In the entries below, tally the lines that contain the string "summed", then state that number alone.

(Stored data)
──────────
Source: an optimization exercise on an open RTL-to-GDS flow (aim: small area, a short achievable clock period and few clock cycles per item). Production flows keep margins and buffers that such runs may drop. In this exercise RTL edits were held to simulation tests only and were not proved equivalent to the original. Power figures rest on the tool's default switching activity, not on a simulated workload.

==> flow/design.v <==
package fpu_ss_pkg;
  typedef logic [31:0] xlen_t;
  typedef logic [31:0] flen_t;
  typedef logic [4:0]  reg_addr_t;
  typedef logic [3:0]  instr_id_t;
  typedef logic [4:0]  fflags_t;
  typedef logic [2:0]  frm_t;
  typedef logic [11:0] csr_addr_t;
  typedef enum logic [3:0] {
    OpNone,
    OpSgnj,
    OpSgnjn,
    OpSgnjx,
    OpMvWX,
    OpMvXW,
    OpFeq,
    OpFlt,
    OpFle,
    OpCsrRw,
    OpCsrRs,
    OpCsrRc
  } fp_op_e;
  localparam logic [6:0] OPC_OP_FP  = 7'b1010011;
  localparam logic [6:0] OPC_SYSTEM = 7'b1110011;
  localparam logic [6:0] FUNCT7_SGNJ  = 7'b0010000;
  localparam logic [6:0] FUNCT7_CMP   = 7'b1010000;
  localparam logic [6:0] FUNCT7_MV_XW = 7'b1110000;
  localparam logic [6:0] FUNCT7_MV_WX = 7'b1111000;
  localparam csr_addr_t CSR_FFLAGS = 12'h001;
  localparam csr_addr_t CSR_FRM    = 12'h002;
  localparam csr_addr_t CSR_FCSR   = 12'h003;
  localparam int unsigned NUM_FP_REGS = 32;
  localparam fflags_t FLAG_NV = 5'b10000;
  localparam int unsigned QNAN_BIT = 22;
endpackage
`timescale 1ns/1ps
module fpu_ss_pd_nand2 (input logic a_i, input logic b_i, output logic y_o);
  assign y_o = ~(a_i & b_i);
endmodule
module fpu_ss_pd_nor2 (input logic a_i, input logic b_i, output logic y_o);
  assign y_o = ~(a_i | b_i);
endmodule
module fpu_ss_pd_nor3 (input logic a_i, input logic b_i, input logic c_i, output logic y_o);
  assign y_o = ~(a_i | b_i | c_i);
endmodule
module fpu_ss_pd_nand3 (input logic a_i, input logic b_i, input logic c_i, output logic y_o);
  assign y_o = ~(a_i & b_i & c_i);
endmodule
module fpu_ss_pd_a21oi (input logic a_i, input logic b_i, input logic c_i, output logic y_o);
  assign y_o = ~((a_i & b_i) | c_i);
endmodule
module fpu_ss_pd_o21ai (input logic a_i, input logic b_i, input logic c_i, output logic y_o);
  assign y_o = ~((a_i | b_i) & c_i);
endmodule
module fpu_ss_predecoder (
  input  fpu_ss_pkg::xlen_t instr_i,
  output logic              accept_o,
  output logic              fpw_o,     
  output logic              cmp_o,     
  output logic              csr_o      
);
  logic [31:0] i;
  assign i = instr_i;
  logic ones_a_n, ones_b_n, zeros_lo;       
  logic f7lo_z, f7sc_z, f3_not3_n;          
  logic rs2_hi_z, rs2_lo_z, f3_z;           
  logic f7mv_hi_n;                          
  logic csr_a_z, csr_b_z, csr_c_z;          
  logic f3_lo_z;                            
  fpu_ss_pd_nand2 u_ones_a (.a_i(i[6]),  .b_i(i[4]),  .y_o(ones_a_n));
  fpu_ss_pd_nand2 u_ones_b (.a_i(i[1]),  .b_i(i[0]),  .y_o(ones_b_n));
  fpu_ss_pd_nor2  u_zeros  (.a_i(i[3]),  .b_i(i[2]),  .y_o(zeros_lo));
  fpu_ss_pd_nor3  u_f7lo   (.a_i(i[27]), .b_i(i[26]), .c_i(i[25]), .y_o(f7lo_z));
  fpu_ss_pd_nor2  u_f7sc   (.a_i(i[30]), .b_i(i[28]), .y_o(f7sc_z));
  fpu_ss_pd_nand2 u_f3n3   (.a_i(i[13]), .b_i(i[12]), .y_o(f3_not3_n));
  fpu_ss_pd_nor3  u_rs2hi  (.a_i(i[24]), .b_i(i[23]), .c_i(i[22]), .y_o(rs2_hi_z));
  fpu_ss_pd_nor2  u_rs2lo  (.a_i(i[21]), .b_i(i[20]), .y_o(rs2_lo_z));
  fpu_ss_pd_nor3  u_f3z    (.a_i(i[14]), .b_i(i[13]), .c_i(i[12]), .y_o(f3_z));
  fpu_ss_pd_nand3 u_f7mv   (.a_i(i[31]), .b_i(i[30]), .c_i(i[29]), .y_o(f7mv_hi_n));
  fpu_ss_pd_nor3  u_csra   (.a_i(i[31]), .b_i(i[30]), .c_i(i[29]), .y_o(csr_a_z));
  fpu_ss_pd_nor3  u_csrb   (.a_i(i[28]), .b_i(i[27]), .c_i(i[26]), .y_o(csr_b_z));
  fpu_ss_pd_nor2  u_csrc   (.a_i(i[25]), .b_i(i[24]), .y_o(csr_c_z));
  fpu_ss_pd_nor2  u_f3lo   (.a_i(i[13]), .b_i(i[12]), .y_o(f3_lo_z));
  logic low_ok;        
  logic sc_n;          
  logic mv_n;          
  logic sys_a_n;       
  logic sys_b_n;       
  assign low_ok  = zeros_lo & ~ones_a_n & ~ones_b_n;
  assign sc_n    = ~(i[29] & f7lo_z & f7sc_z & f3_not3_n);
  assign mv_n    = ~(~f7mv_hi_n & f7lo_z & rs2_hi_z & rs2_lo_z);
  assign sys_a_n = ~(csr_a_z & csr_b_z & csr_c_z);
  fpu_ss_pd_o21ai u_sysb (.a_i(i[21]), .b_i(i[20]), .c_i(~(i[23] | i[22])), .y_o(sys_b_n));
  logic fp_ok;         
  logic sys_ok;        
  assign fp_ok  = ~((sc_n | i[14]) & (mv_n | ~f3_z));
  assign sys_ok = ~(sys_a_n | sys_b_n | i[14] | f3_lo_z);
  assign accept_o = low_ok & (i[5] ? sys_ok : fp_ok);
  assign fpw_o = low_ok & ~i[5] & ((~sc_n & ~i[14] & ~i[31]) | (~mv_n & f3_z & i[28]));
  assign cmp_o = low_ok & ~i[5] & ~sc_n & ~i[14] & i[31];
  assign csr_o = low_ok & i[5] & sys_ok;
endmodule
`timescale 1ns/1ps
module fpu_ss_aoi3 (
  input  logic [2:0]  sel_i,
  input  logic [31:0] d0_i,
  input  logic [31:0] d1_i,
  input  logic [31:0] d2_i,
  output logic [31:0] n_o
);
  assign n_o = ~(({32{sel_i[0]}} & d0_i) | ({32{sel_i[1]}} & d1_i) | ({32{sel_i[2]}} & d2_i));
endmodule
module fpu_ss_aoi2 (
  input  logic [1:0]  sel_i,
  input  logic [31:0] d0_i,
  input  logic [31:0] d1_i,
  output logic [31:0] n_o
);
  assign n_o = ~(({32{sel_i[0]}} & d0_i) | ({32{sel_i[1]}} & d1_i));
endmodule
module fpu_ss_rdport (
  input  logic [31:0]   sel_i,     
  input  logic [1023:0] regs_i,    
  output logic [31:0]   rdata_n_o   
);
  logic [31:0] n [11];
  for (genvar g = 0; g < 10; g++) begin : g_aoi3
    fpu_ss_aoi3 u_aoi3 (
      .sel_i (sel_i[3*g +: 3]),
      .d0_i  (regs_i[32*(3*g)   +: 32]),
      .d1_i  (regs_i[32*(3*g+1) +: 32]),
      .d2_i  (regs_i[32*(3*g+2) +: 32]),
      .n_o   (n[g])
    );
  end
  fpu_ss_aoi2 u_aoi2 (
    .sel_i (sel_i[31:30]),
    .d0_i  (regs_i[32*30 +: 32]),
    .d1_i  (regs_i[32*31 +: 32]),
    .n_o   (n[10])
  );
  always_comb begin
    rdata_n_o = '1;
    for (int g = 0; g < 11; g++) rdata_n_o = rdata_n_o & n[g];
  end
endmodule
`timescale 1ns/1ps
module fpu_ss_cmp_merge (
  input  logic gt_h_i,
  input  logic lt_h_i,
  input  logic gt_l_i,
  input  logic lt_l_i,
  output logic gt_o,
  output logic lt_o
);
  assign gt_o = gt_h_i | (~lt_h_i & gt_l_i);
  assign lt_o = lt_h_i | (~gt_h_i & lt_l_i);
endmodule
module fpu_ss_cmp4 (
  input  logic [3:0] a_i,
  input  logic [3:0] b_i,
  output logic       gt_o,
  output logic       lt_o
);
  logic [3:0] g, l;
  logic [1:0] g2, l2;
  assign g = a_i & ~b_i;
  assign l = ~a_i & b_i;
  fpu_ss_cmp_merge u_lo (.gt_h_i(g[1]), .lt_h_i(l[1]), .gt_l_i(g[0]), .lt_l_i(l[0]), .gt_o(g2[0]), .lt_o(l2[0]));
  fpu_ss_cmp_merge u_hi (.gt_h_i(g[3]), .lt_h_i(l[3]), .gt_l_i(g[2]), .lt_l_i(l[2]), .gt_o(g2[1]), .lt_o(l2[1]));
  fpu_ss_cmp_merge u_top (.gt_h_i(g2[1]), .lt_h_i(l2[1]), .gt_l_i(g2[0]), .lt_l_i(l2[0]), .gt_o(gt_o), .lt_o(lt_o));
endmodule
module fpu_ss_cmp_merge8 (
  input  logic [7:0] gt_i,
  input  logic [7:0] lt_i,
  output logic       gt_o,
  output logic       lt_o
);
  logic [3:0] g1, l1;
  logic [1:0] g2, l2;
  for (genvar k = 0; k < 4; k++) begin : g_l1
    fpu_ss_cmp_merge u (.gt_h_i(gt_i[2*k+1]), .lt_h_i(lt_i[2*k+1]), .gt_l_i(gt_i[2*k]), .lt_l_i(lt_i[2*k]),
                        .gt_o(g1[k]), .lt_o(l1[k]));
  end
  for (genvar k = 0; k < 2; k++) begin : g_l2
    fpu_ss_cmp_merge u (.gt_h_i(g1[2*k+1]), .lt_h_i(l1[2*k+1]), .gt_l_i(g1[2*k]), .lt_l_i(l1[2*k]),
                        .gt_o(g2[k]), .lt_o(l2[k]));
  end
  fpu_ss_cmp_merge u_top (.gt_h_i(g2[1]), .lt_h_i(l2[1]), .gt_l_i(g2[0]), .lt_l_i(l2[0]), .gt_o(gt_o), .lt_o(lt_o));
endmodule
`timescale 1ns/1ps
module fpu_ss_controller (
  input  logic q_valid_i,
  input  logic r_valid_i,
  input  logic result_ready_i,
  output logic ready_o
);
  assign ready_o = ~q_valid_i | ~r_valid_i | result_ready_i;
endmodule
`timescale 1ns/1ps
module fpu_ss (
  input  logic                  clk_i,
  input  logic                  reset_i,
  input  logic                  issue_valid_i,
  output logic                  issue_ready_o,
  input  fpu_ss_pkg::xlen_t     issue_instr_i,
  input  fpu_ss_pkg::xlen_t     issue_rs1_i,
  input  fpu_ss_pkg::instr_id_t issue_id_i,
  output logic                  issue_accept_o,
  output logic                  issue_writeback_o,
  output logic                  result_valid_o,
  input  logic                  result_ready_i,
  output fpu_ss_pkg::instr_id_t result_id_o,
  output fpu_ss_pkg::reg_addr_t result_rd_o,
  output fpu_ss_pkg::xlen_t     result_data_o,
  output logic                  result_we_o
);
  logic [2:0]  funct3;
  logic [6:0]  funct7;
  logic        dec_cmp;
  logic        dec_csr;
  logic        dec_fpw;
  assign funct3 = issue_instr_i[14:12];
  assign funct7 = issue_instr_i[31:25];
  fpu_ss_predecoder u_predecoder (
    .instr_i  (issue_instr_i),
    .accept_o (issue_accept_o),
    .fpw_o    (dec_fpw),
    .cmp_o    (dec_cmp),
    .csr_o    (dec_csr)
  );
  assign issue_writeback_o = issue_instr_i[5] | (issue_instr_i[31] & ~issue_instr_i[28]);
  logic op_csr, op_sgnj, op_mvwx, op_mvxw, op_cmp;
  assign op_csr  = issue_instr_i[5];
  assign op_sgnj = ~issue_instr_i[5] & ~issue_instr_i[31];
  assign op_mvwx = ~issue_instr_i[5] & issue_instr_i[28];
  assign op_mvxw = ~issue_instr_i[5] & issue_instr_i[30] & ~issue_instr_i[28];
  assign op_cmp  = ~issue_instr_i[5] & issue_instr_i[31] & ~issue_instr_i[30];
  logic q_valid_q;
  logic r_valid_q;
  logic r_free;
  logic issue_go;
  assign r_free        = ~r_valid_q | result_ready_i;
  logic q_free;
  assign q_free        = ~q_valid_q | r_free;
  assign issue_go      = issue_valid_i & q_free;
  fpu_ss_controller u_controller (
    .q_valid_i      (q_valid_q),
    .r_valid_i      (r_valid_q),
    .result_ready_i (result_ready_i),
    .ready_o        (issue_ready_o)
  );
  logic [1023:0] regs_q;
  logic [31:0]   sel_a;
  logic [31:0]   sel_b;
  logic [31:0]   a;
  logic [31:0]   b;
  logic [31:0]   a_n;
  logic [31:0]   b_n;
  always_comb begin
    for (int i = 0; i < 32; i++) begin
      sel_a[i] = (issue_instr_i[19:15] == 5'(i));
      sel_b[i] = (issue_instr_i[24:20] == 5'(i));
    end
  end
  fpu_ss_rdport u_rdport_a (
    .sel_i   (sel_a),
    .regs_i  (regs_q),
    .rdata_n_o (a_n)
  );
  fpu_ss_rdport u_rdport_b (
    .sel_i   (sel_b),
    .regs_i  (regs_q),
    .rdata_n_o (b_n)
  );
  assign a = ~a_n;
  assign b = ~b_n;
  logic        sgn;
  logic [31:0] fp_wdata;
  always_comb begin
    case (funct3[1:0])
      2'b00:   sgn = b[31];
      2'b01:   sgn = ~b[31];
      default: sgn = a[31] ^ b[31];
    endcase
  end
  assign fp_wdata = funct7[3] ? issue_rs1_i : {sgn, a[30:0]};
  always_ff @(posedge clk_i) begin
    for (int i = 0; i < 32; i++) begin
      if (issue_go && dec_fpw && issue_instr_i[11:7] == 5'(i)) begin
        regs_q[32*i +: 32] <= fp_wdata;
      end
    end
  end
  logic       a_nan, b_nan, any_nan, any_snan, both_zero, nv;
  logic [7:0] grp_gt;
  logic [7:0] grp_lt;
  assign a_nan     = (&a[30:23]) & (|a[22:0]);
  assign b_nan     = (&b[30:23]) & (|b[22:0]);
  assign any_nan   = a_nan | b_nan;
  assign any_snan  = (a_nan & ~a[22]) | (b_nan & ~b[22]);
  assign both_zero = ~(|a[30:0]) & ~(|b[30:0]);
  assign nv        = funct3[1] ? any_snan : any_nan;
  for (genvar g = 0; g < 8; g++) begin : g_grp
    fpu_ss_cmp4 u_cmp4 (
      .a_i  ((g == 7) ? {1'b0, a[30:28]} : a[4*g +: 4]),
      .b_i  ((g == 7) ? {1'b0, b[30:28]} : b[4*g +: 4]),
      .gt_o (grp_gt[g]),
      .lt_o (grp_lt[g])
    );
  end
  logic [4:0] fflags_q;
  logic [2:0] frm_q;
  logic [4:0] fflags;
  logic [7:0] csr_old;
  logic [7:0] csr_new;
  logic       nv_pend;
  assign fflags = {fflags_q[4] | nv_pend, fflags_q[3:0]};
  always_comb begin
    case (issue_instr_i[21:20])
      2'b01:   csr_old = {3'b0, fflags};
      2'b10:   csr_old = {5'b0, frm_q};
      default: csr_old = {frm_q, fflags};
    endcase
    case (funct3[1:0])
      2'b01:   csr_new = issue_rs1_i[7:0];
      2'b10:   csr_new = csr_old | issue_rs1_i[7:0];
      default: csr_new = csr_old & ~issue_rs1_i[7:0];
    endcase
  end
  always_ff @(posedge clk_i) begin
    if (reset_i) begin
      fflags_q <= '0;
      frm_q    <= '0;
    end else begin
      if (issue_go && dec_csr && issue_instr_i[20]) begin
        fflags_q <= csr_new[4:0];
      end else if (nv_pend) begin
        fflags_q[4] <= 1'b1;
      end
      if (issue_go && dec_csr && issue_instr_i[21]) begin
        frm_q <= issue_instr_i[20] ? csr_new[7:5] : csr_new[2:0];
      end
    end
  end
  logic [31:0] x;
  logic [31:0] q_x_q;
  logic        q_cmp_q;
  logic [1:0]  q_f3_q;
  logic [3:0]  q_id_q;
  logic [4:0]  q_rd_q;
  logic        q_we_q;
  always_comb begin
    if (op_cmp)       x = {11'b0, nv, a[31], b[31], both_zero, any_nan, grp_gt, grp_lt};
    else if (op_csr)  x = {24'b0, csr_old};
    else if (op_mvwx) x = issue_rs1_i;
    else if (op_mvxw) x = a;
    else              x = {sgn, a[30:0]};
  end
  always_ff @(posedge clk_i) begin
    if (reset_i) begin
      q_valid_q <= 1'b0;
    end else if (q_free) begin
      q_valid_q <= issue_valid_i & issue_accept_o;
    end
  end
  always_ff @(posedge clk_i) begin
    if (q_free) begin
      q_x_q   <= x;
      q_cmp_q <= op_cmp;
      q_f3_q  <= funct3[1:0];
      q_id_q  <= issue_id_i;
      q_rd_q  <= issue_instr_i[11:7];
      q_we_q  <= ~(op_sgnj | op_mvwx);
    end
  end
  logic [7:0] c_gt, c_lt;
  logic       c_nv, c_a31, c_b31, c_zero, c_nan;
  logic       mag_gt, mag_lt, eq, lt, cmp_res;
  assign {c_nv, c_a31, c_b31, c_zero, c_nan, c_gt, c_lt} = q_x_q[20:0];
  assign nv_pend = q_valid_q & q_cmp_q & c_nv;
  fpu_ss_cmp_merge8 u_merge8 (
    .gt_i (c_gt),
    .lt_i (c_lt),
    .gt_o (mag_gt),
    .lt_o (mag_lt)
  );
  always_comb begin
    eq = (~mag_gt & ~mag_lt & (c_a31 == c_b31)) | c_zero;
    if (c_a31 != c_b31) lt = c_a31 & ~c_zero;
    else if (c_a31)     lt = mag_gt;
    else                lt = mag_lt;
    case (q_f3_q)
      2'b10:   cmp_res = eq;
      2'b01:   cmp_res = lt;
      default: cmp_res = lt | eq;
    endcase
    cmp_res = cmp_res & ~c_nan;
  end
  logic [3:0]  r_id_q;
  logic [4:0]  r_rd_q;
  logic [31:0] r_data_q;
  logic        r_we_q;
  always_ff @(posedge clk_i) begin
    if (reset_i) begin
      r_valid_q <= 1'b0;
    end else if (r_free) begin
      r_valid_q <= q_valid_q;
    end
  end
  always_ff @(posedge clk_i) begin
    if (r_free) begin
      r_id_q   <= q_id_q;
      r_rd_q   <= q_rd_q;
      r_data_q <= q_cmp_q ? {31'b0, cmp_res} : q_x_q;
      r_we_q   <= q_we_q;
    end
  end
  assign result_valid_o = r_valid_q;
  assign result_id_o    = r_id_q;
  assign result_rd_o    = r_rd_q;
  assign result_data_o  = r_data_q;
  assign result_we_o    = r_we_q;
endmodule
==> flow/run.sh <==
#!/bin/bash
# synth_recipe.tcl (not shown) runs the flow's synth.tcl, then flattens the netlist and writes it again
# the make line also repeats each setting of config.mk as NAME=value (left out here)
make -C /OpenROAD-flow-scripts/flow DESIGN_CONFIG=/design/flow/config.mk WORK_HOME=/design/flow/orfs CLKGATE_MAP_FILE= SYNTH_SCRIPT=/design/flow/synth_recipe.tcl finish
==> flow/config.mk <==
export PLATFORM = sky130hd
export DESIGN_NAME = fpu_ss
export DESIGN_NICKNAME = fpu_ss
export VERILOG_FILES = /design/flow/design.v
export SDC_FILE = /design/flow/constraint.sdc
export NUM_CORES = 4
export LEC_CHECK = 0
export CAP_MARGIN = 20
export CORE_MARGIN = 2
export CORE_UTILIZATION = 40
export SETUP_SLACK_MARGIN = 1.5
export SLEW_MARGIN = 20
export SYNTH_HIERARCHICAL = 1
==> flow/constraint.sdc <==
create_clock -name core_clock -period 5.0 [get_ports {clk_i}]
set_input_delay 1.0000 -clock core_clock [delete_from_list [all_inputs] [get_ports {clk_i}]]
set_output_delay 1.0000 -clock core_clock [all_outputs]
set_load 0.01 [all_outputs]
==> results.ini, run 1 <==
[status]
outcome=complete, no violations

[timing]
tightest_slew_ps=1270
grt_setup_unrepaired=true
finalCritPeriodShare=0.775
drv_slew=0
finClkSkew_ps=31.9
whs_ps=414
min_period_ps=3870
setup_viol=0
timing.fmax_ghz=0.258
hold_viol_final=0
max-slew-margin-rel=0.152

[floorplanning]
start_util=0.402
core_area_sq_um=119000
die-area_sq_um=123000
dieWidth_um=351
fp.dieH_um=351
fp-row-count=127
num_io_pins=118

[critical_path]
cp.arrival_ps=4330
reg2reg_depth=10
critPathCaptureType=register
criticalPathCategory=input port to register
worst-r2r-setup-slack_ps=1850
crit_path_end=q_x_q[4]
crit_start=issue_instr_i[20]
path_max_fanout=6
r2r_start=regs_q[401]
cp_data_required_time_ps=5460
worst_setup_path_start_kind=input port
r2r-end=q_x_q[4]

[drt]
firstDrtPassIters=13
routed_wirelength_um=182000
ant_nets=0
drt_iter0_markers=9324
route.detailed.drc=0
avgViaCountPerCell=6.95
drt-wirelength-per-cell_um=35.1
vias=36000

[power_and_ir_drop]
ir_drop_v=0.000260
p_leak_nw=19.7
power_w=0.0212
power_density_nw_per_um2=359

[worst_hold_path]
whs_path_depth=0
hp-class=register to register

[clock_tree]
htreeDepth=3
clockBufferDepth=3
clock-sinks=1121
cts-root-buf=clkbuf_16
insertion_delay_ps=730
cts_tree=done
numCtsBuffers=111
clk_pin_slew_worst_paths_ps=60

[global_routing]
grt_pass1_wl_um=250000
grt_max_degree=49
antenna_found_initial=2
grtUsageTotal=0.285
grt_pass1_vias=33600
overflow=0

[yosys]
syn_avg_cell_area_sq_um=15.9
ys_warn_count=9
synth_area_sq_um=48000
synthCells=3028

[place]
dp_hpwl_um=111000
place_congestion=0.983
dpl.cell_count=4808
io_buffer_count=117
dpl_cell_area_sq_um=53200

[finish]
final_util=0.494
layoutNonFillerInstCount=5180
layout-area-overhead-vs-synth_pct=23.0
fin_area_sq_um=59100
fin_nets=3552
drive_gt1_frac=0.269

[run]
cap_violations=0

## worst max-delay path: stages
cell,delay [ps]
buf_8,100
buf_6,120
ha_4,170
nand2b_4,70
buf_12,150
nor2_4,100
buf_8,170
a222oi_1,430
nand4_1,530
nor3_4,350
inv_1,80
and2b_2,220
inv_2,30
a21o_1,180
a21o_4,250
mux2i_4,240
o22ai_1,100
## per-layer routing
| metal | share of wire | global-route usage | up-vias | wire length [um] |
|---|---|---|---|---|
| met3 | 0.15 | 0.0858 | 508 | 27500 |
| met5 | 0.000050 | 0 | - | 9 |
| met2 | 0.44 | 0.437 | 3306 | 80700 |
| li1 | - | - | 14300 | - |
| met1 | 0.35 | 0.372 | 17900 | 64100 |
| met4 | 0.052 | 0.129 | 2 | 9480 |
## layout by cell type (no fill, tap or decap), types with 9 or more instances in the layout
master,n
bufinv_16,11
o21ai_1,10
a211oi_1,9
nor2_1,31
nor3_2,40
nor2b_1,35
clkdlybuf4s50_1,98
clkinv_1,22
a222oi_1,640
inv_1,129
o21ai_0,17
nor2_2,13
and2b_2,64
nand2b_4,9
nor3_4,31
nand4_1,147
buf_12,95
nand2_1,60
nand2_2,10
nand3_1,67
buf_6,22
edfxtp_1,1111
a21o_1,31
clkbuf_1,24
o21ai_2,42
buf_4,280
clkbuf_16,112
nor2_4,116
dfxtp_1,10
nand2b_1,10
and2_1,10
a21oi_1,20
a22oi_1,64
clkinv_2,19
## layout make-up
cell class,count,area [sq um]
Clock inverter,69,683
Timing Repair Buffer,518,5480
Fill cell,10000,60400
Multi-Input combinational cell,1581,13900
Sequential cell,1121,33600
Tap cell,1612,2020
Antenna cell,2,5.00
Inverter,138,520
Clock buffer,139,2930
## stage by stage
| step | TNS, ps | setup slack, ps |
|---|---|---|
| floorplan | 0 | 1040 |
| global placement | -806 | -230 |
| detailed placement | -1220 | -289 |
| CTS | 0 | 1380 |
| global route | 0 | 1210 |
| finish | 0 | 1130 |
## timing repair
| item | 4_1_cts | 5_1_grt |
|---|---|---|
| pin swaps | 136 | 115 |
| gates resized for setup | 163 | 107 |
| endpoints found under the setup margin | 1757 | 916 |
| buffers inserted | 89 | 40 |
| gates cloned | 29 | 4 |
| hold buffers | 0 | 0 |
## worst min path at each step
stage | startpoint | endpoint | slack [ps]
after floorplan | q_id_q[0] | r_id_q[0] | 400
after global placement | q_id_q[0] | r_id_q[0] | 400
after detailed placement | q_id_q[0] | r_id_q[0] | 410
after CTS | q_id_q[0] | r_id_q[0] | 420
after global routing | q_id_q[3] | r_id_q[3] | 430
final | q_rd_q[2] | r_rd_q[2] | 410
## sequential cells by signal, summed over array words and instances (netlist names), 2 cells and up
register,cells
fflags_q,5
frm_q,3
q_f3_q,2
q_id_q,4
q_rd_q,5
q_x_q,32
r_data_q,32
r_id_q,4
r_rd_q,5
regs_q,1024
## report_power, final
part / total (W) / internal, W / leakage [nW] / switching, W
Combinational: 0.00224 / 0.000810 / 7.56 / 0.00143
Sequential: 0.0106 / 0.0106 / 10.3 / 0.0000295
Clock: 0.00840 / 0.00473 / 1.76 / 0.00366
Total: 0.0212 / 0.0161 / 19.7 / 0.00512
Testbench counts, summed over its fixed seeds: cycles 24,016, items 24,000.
──────────
Task output: 2